When a self-centered youth's family is captured by an invading army, he trains as a knight before setting out to rescue them. As the kingdom teeters on the brink of collapse, the fate of both his family and kingdom depend upon a single decision. (Improved – hopefully)
I’m sorry to say that it seems to me that most of what have been said about the old versions still applies.
“When his family is kidnapped by an invading army, a brave boy trains as a knight to rescue them …”.
Then I think you have to make clear what happens. A choice is a matter of 5 seconds, even if it is the choice between family and country, so you can’t even mention it in a logline, where you should tell the main pillars of the plot instead. We see the kidnapping and the goal to rescue the family, the motivation to train as a knight, then the knight go to war and fights, and then? What is the specificity of the war? Try to focus about what happens not about the very last ending.

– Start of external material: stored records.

[src/rtl/aes128_key_expander.sv]
// Iterative AES-128 key schedule: one round key per clock into an 11-slot
// register bank exposed as a flat, registered bus for the decryption datapath.
module aes128_key_expander
  import aes_pkg::*;
(
  input  logic          clk,
  input  logic          rst,
  input  logic          start,
  input  logic [0:127]  cipher_key,
  output logic          busy,
  output logic          keys_valid,
  output logic [0:1407] round_keys
);

  state_t       state;
  logic [3:0]   cnt;
  logic [0:127] slot [0:AES_NKEYS-1];

  logic [3:0]   prev_idx;
  logic [0:127] prev_key;
  logic [0:127] next_key;
  word_t        w0, w1, w2, w3;
  word_t        rot_w3, sub_w3;
  word_t        n0, n1, n2, n3;

  // Single next-key datapath, fed from the slot written on the previous cycle.
  assign prev_idx = (cnt == 4'd0) ? 4'd0 : cnt - 4'd1;
  assign prev_key = slot[prev_idx];
  assign w0       = prev_key[0:31];
  assign w1       = prev_key[32:63];
  assign w2       = prev_key[64:95];
  assign w3       = prev_key[96:127];
  assign rot_w3   = {w3[23:0], w3[31:24]};

  for (genvar b = 0; b < 4; b++) begin : g_subword
    aes_sbox u_sbox (
      .data  (rot_w3[8*b +: 8]),
      .subst (sub_w3[8*b +: 8])
    );
  end

  assign n0       = w0 ^ sub_w3 ^ {rcon(cnt), 24'h000000};
  assign n1       = w1 ^ n0;
  assign n2       = w2 ^ n1;
  assign n3       = w3 ^ n2;
  assign next_key = {n0, n1, n2, n3};

  for (genvar i = 0; i < AES_NKEYS; i++) begin : g_bus
    assign round_keys[128*i +: 128] = slot[i];
  end

  always_ff @(posedge clk or posedge rst) begin
    if (rst) begin
      state      <= IDLE;
      cnt        <= 4'd0;
      busy       <= 1'b0;
      keys_valid <= 1'b0;
      // NOTE: the key bank is reset too, so no partial schedule survives a reset.
      for (int i = 0; i < AES_NKEYS; i++) slot[i] <= '0;
    end else begin
      // NOTE: all state updates are non-blocking so every read sees pre-edge values.
      case (state)
        IDLE, DONE: begin
          if (start) begin
            slot[0]    <= cipher_key;
            cnt        <= 4'd1;
            busy       <= 1'b1;
            keys_valid <= 1'b0;
            state      <= EXPAND;
          end
        end
        EXPAND: begin
          slot[cnt] <= next_key;
          if (cnt == AES_NR) begin
            busy       <= 1'b0;
            keys_valid <= 1'b1;
            state      <= DONE;
          end else begin
            cnt <= cnt + 4'd1;
          end
        end
        default: state <= IDLE;
      endcase
    end
  end

endmodule

[config.mk]
export PLATFORM = sky130hd
export DESIGN_NAME = aes128_key_expander
export DESIGN_NICKNAME = d
export VERILOG_FILES = /design/src/rtl/aes_pkg.sv /design/src/rtl/aes_sbox.sv /design/src/rtl/aes128_key_expander.sv
export SDC_FILE = /design/constraint.sdc
export NUM_CORES = 2
export LEC_CHECK = 0
export CORE_AREA = 2 2 608 610
export CTS_BUF_LIST = sky130_fd_sc_hd__clkbuf_8
export DETAILED_ROUTE_END_ITERATION = 8
export DIE_AREA = 0 0 610 612
export DONT_BUFFER_PORTS = 1
export HOLD_SLACK_MARGIN = 0.15
export PLACE_DENSITY = 0.42
export SETUP_SLACK_MARGIN = 0.5
export SKIP_CTS_REPAIR_TIMING = 1
export SYNTH_ARGS = -nofsm -noshare
export SYNTH_HDL_FRONTEND = slang
export SYNTH_HIERARCHICAL = 1
export SYNTH_SLANG_ARGS = --single-unit
[constraint.sdc]
create_clock -name clk -period 48.6 [get_ports clk]
set_input_delay 7.29 -clock clk [delete_from_list [all_inputs] [get_ports clk]]
set_output_delay 7.29 -clock clk [all_outputs]
set_load 0.02 [all_outputs]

I wish you the best to improve your logline,
The way the logline positions the plot points now makes the family getting captured the reason he trains as a night. This makes for a clear cause and effect relationship between the inciting incident the main action and the goal.
However at the end of the logline this clarity is taken away when the logline indicates he may not pursue the goal he set out to initially. This is not a change of approach rather a last minute change of goal better to indicate in a logline a single plot which means a single goal.

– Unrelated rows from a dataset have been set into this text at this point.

### src/rtl/tristate_bus_receiver_if.sv
// rtl/tristate_bus_receiver_if.sv - bus-side and consumer-side signal bundle for tristate_bus_receiver
interface tristate_bus_receiver_if #(
    parameter int WIDTH = 8,
    parameter int NSRC  = 4,
    parameter int DEPTH = 4
);
    localparam int SW = (NSRC > 1) ? $clog2(NSRC) : 1;
    localparam int LW = $clog2(DEPTH) + 1;

    logic [WIDTH-1:0] bus_in;
    logic [NSRC-1:0]  drive_en;
    logic             capture;
    logic [WIDTH-1:0] out_data;
    logic [SW-1:0]    out_src;
    logic             out_valid;
    logic             out_ready;
    logic [LW-1:0]    level;
    logic             full;
    logic             err_contention;
    logic             err_float;
    logic             err_overflow;
    logic             err_clr;

    modport master (
        output bus_in, drive_en, capture, out_ready, err_clr,
        input  out_data, out_src, out_valid, level, full,
               err_contention, err_float, err_overflow
    );

    modport slave (
        input  bus_in, drive_en, capture, out_ready, err_clr,
        output out_data, out_src, out_valid, level, full,
               err_contention, err_float, err_overflow
    );
endinterface

### src/rtl/tristate_bus_receiver.sv
// rtl/tristate_bus_receiver.sv - samples the shared tri-state bus and queues source-tagged words in a FWFT FIFO
module tristate_bus_receiver #(
    parameter int WIDTH = 8,
    parameter int NSRC  = 4,
    parameter int DEPTH = 4
) (
    input  logic                    clk,
    input  logic                    rst_n,
    tristate_bus_receiver_if.slave  bus
);
    localparam int SW = (NSRC > 1) ? $clog2(NSRC) : 1;
    localparam int AW = $clog2(DEPTH);
    localparam int LW = AW + 1;
    localparam int CW = $clog2(NSRC + 1);
    localparam int EW = WIDTH + SW;

    logic [EW-1:0] mem_q [DEPTH];
    logic [AW-1:0] wr_ptr_q, wr_ptr_d;
    logic [AW-1:0] rd_ptr_q, rd_ptr_d;
    logic [LW-1:0] level_q, level_d;
    logic [EW-1:0] last_q, last_d;
    logic          err_c_q, err_c_d;
    logic          err_f_q, err_f_d;
    logic          err_o_q, err_o_d;

    logic [CW-1:0] en_cnt;
    logic [SW-1:0] en_idx;
    logic          empty, is_full, qualified, pop, push;

    always_comb begin
        en_cnt = '0;
        en_idx = '0;
        for (int i = 0; i < NSRC; i++) begin
            if (bus.drive_en[i]) begin
                en_cnt = en_cnt + CW'(1);
                en_idx = SW'(i);
            end
        end
    end

    assign empty     = (level_q == '0);
    assign is_full   = (level_q == LW'(DEPTH));
    assign qualified = bus.capture && (en_cnt == CW'(1));
    assign pop       = !empty && bus.out_ready;
    // A full FIFO still accepts a word when the head leaves in the same cycle.
    assign push      = qualified && (!is_full || pop);

    always_comb begin
        wr_ptr_d = push ? wr_ptr_q + AW'(1) : wr_ptr_q;
        rd_ptr_d = pop  ? rd_ptr_q + AW'(1) : rd_ptr_q;
        level_d  = level_q + LW'(push) - LW'(pop);
        last_d   = pop ? mem_q[rd_ptr_q] : last_q;
        err_c_d  = (bus.capture && (en_cnt > CW'(1))) || (err_c_q && !bus.err_clr);
        err_f_d  = (bus.capture && (en_cnt == '0))    || (err_f_q && !bus.err_clr);
        err_o_d  = (qualified && !push)               || (err_o_q && !bus.err_clr);
    end

    always_ff @(posedge clk) begin
        if (!rst_n) begin
            for (int i = 0; i < DEPTH; i++) mem_q[i] <= '0;
            wr_ptr_q <= '0;
            rd_ptr_q <= '0;
            level_q  <= '0;
            last_q   <= '0;
            err_c_q  <= 1'b0;
            err_f_q  <= 1'b0;
            err_o_q  <= 1'b0;
        end else begin
            if (push) mem_q[wr_ptr_q] <= {bus.bus_in, en_idx};
            wr_ptr_q <= wr_ptr_d;
            rd_ptr_q <= rd_ptr_d;
            level_q  <= level_d;
            last_q   <= last_d;
            err_c_q  <= err_c_d;
            err_f_q  <= err_f_d;
            err_o_q  <= err_o_d;
        end
    end

    // When empty the head slot may hold stale data, so show the last popped word instead.
    assign bus.out_data       = empty ? last_q[EW-1:SW] : mem_q[rd_ptr_q][EW-1:SW];
    assign bus.out_src        = empty ? last_q[SW-1:0]  : mem_q[rd_ptr_q][SW-1:0];
    assign bus.out_valid      = !empty;
    assign bus.level          = level_q;
    assign bus.full           = is_full;
    assign bus.err_contention = err_c_q;
    assign bus.err_float      = err_f_q;
    assign bus.err_overflow   = err_o_q;
endmodule

### src/flat_wrapper.sv
// flat-port wrapper written by rule: the top's interface ports become plain ports
module tristate_bus_receiver_flat 
#(
    parameter int WIDTH = 8,
    parameter int NSRC  = 4,
    parameter int DEPTH = 4
)
  (clk, rst_n, bus_bus_in, bus_drive_en, bus_capture, bus_out_ready, bus_err_clr, bus_out_data, bus_out_src, bus_out_valid, bus_level, bus_full, bus_err_contention, bus_err_float, bus_err_overflow);
  tristate_bus_receiver_if #(.WIDTH(WIDTH), .NSRC(NSRC), .DEPTH(DEPTH)) bus_i ();
  input  logic clk;
  input  logic rst_n;
  input wire logic [$bits(bus_i.bus_in)-1:0] bus_bus_in;
  input wire logic [$bits(bus_i.drive_en)-1:0] bus_drive_en;
  input wire logic [$bits(bus_i.capture)-1:0] bus_capture;
  input wire logic [$bits(bus_i.out_ready)-1:0] bus_out_ready;
  input wire logic [$bits(bus_i.err_clr)-1:0] bus_err_clr;
  output wire logic [$bits(bus_i.out_data)-1:0] bus_out_data;
  output wire logic [$bits(bus_i.out_src)-1:0] bus_out_src;
  output wire logic [$bits(bus_i.out_valid)-1:0] bus_out_valid;
  output wire logic [$bits(bus_i.level)-1:0] bus_level;
  output wire logic [$bits(bus_i.full)-1:0] bus_full;
  output wire logic [$bits(bus_i.err_contention)-1:0] bus_err_contention;
  output wire logic [$bits(bus_i.err_float)-1:0] bus_err_float;
  output wire logic [$bits(bus_i.err_overflow)-1:0] bus_err_overflow;
  assign bus_i.bus_in = bus_bus_in;
  assign bus_i.drive_en = bus_drive_en;
  assign bus_i.capture = bus_capture;
  assign bus_i.out_ready = bus_out_ready;
  assign bus_i.err_clr = bus_err_clr;
  assign bus_out_data = bus_i.out_data;
  assign bus_out_src = bus_i.out_src;
  assign bus_out_valid = bus_i.out_valid;
  assign bus_level = bus_i.level;
  assign bus_full = bus_i.full;
  assign bus_err_contention = bus_i.err_contention;
  assign bus_err_float = bus_i.err_float;
  assign bus_err_overflow = bus_i.err_overflow;
  tristate_bus_receiver #(.WIDTH(WIDTH), .NSRC(NSRC), .DEPTH(DEPTH)) u_core (.clk(clk), .rst_n(rst_n), .bus(bus_i));
endmodule
### config.mk
export PLATFORM = sky130hd
export DESIGN_NAME = tristate_bus_receiver_flat
export DESIGN_NICKNAME = d
export VERILOG_FILES = /design/src/rtl/tristate_bus_receiver_if.sv /design/src/rtl/tristate_bus_receiver.sv /design/src/flat_wrapper.sv
export SDC_FILE = /design/constraint.sdc
export NUM_CORES = 1
export LEC_CHECK = 0
export ABC_CLOCK_PERIOD_IN_PS = 7550
export CAP_MARGIN = 15
export CELL_PAD_IN_SITES_DETAIL_PLACEMENT = 1
export CELL_PAD_IN_SITES_GLOBAL_PLACEMENT = 1
export CORE_ASPECT_RATIO = 0.9
export CORE_MARGIN = 10
export CORE_UTILIZATION = 44
export CTS_CLUSTER_DIAMETER = 120
export DETAILED_ROUTE_END_ITERATION = 12
export PLACE_DENSITY = 0.86
export SLEW_MARGIN = 10
export SYNTH_ARGS = -nofsm -noshare
export SYNTH_HDL_FRONTEND = slang
export SYNTH_SLANG_ARGS = --single-unit
### constraint.sdc
create_clock -name clk -period 7.55 [get_ports clk]
set_input_delay 0.755 -clock clk [delete_from_list [all_inputs] [get_ports clk]]
set_output_delay 0.755 -clock clk [all_outputs]
set_load 0.03 [all_outputs]
# Yosys cells after proc, flatten, opt, wreduce, memory -nomap -nowiden
# Memory sizes are Yosys's and may differ from the RTL's. A register that Yosys moved wholly into a read port is not among the register bits.
# Index checks and enable logic that the tools add are counted.
# Widths: inputs -> output; s select.
# totals
regBits,20
ramBits,40
inputBits,17
out_inout_bits,18
elab_cells,56
n_memories,1
# op_classes
addsub,7
magnitude_cmp,1
eq_ne,2
n_mux,18
reduce_logical,20
# memory_table
memory,words,word_bits,rd,rd_clocked_by_memory_dff,write_ports,line,source
u_core.mem_q,4,10,1,1,4,tristate_bus_receiver.sv:17,logic [EW-1:0] mem_q [DEPTH];
# op_table
cell,count
$mux 2,6
$mux 10,1
$reduce_or 10->1,1
$logic_and 1x1->1,9
$mux 3,3
$mux 8,1
$mux 1,7
$add 3x1->3 const B,2
$logic_not 3->1,2
$add 2x1->2 const B,2
$logic_not 1->1,4
$logic_or 1x1->1,4
$add 3x1->3,1
$eq 3x1->1 const B,1
$eq 3x3->1 const B,1
$gt 3x1->1 const B,1
$sub 3x1->3,1
$add 1x1->2 const B,1

# Longest topological paths before layout
# logic_depth
word_depth,15
depth_mapped,12
depth_no_buf,11

# Worst setup path before layout
# No wires, ideal clock.
# synth_timing
path_type,input to register
from,input port bus_drive_en[0]
to,register u_core.level_q[2] (netlist: u_core.bus.level[2])
setup_ps,115
t_arrival_ps,3058
required_time_ps,7435
setup_slack_ps,4377
path_stages,11
path_buffers,1
path_cell_list,inv_1 > ha_1 > xor2_1 > o221ai_2 > buf_2 > nor3_1 > ha_1 > fa_1 > xor2_1 > xnor2_1 > and2_1
# synth_between
elab_chain_cells,12
# synth_lines
item,line,source
start: declaration,flat_wrapper.sv:13,input wire logic [$bits(bus_i.drive_en)-1:0] bus_drive_en;
$mux 1 *,tristate_bus_receiver.sv:34,if (bus.drive_en[i]) begin
$add 1x1->2,tristate_bus_receiver.sv:35,en_cnt = en_cnt + CW'(1);
$mux 3 *,tristate_bus_receiver.sv:34,
$add 3x1->3,tristate_bus_receiver.sv:35,
$mux 3 *,tristate_bus_receiver.sv:34,
$add 3x1->3,tristate_bus_receiver.sv:35,
$mux 3 *,tristate_bus_receiver.sv:34,
$eq 3x1->1 *,tristate_bus_receiver.sv:43,assign qualified = bus.capture && (en_cnt == CW'(1));
$logic_and 1x1->1 *,tristate_bus_receiver.sv:43,
$logic_and 1x1->1 *,tristate_bus_receiver.sv:46,assign push = qualified && (!is_full || pop);
via u_core.push,tristate_bus_receiver.sv:28,"logic empty, is_full, qualified, pop, push;"
$add 3x1->3 *,tristate_bus_receiver.sv:51,level_d = level_q + LW'(push) - LW'(pop);
$sub 3x1->3 *,tristate_bus_receiver.sv:51,
end signal: assignment,tristate_bus_receiver.sv:72,level_q <= level_d;
end: declaration,tristate_bus_receiver.sv:20,"logic [LW-1:0] level_q, level_d;"
# The timed path passes the listed nets; every way through them passes the cells marked *.
# A chain may end at the register's enable or synchronous reset.

==> out/metrics.cfg <==
[power_and_ir_drop]
powerDensity_nw_per_um2=331
power_frac_clock_pct=25.6
ir_worst_vdd_mv=0.126
p_sw_share_pct=33.9
p_int_uw=788
pwr-share-seq_pct=37.4
p_sw_uw=404
combPwrFrac_pct=37.0
p_leak_nw=1.33
power_mw=1.19

[cts]
clkTransAtPathRegs_ns=0.06
holdBufCountCts=0
cts_made_buffers=9
cts_resized=0
cts_tree=yes
cts_buffer_depth=2
cts-root-buf=clkbuf_8
post_cts_buffers=0
clock_latency_ns=0.33
cts.sinks=62
htree_num_levels=3

[finish]
nNetsFinal=290
nFillCells=701
final-seq-area_um2=1640
drive_gt1_share_pct=17.0
final_cell_mix=edfxtp_1, and2_1, clkdlybuf4s50_1
multiInputGateArea_um2=1240
fin_area_um2=3600
fin_util_pct=54.6
final_common_cell=edfxtp_1
antennaDiodeCount=0
area_growth_pct=20.6

[worst_setup_path]
critPathKind=in -> reg
cp-start-kind=input port
worstPathArrival_ns=3.98
cp.required_ns=7.52
worstSetupEndpointType=register
path_max_fanout=11

[sta]
fmax_mhz=249
post-route-period-util_pct=53.1
slew_violations=0
setup_viol=0
fin_worst_skew_ns=0.00602
relSlewSlack_pct=25.5
finalCriticalPeriod_ns=4.01
tightest_slew_ns=1.12
rsz0062_at_grt=false
fin_setup_tns_ns=0
finalHoldViolations=0
timing.hold.ws_ns=0.470

[floorplan]
initial_core_util_pct=45.3
io_pins=35
rows=28
die_w_um=107
die_area_um2=10500
core_area_um2=6590
die_h_um=98.1

[synth]
syn_nets=254
yosysSeqAreaShare_pct=55.1
synthCells=230
synth_cell_types=41
synth_seq_cells=62
syn_area_um2=2980
synth.avg_cell_area_um2=13.0
yosysWarnings=0

[global_routing]
grt_pass1_wl_mm=11.1
grt_pass1_vias=2105
grt_max_degree=25
antenna_found_initial=0
grtUsageTotal_pct=13.6
overflow=0

[route]
via_count=1880
first_pass_iters=4
drc=0
ant_nets=0
wl_mm=6.80
vias_per_cell=5.21
drt_iter0_markers=104
post_drt_wl_per_cell_um=18.8

[placed_design]
gp_congestion=0.720
dp_hpwl_mm=4.91
io_buffers=34
dpl_cell_area_um2=3370

[min_path]
min_path_type=reg -> reg

[outcome]
outcome=completed

[flow_run]
maxCapViolCount=0

Yosys cell counts:
cell / instances / area [um^2]
xor2_1: 2 / 17.5
buf_2: 2 / 10.0
o221ai_2: 1 / 15.0
and2_1: 39 / 244
a21boi_0: 10 / 75.1
xnor2_1: 3 / 26.3
nor3b_1: 1 / 7.51
o22ai_1: 1 / 6.26
mux4_2: 10 / 225
dfxtp_1: 22 / 440
ha_1: 6 / 75.1
mux2_2: 11 / 124
buf_6: 2 / 22.5
and2b_1: 2 / 15.0
clkbuf_1: 4 / 15.0
nand2b_4: 1 / 13.8
inv_1: 9 / 33.8
xnor3_2: 1 / 23.8
buf_4: 1 / 7.51
edfxtp_1: 40 / 1200
nand2_1: 24 / 90.1
fa_1: 1 / 20.0
or3_1: 1 / 6.26
buf_1: 2 / 7.51
or3b_1: 1 / 8.76
and2_2: 1 / 7.51
mux2i_1: 1 / 10.0
nor4_1: 4 / 25.0
a21oi_1: 5 / 25.0
o31a_1: 1 / 8.76
nor2_4: 1 / 11.3
nand2b_1: 3 / 18.8
nor2_1: 1 / 3.75
nor4_4: 1 / 21.3
nor2b_1: 4 / 25.0
nor3_1: 3 / 15.0
a211o_1: 1 / 8.76
o21a_1: 2 / 15.0
nor3_4: 2 / 32.5
and4bb_2: 1 / 12.5
o21ai_0: 2 / 10.0
flip-flops by register name, summed over array words and instances, names as in the netlist, named ones only:
register                   cells
u_core.bus.err_overflow        1
u_core.wr_ptr_q                2
u_core.bus.err_float           1
u_core.bus.err_contention      1
u_core.mem_q                  40
u_core.rd_ptr_q                2
u_core.last_q                 10
u_core.bus.level               3
power groups by stage:
stage                     clock (mW)  sequential, mW  combinational (mW)
final                          0.306           0.446               0.441
after global routing           0.326           0.455               0.478
after CTS                      0.311           0.448               0.448
after detailed placement           0           0.455               0.445
after global placement             0           0.449               0.431
after floorplan                    0           0.445               0.302
final cells by class:
cell class	instances	area share [%]
Timing Repair Buffer	36	9.88
Clock inverter	4	1.22
Inverter	9	0.939
Clock buffer	12	4.63
Tap cell	90	3.13
Multi-Input combinational cell	148	34.6
Sequential cell	62	45.6
per-stage QoR:
stage,setup slack (ns),instances
finish,3.54,361
global route,3.37,361
detailed placement,3.19,343
CTS,3.54,359
floorplan,4.38,230
global placement,3.43,343
critical path, stage by stage:
cell	delay, ns
clkdlybuf4s50_1	0.51
inv_1	0.09
ha_1	0.39
xnor3_2	0.47
nand2b_4	0.16
or3b_1	0.59
nor4_4	0.47
nand2b_1	0.53
kinds of logic after synthesis:
| group | after synthesis | share of synthesized area (%) |
|---|---|---|
| flops | 62 | 55.1 |
| buf+inv | 20 | 3.23 |
| xor+xnor | 6 | 2.27 |
| mux | 22 | 12.0 |
| compound gates | 23 | 5.50 |
| simple gates | 90 | 18.7 |
| fa+ha+maj | 7 | 3.19 |
final timing paths:
| kind | startpoint | to | slack (ns) | depth (start not counted) |
|---|---|---|---|---|
| worst min-delay path | u_core.last_q[1] | u_core.last_q[1] | 0.47 | 2 |
| worst max register to register | u_core.bus.level[2] | u_core.bus.level[2] | 4.39 | 10 |
| worst min register to register | u_core.last_q[1] | u_core.last_q[1] | 0.47 | 2 |
| worst max-delay path | bus_drive_en[0] | u_core.mem_q[0][2] | 3.54 | 8 |
per-layer routing:
metal / GRT usage [%] / wire, um / vias to the layer above
li1: - / - / 886
met1: 16.2 / 2940 / 947
met5: 0 / 0 / -
met3: 2.83 / 246 / 9
met2: 23.1 / 3490 / 38
met4: 5.62 / 123 / 0
Power figures use the tool's default switching activity.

The dilemma whether to defy the knight’s order he trained in or save his family is not central to the plot it is a minor blimp that will (or should) account for no more than 2 minutes of screen time at most. Or else the story is a different one to the one in the logline.
Hope this helps.
I agree with Nir Shelter. It’s a story plus to have a compelling dilemma. But while the dilemma may be a high point of the story in terms of dramatic tension, it’s a relatively small part of the story in terms of the page/screen time. A logline should sell the sizzle of the overall journey, not a single moment.
Well, there are indeed films where the main character is in a war from beginning to end and at the end we just have the “battle”, which in terms of screenwriting terms is the moment where the hero directly fights the main villain (and we have this kind of battle in so many movies that are not war movies). If your story is not this kind of war movie it’s ok – so maybe the training is what the second act is about. If it’s so, then you should describe a little the training in the logline since the training represents at least half of the movie.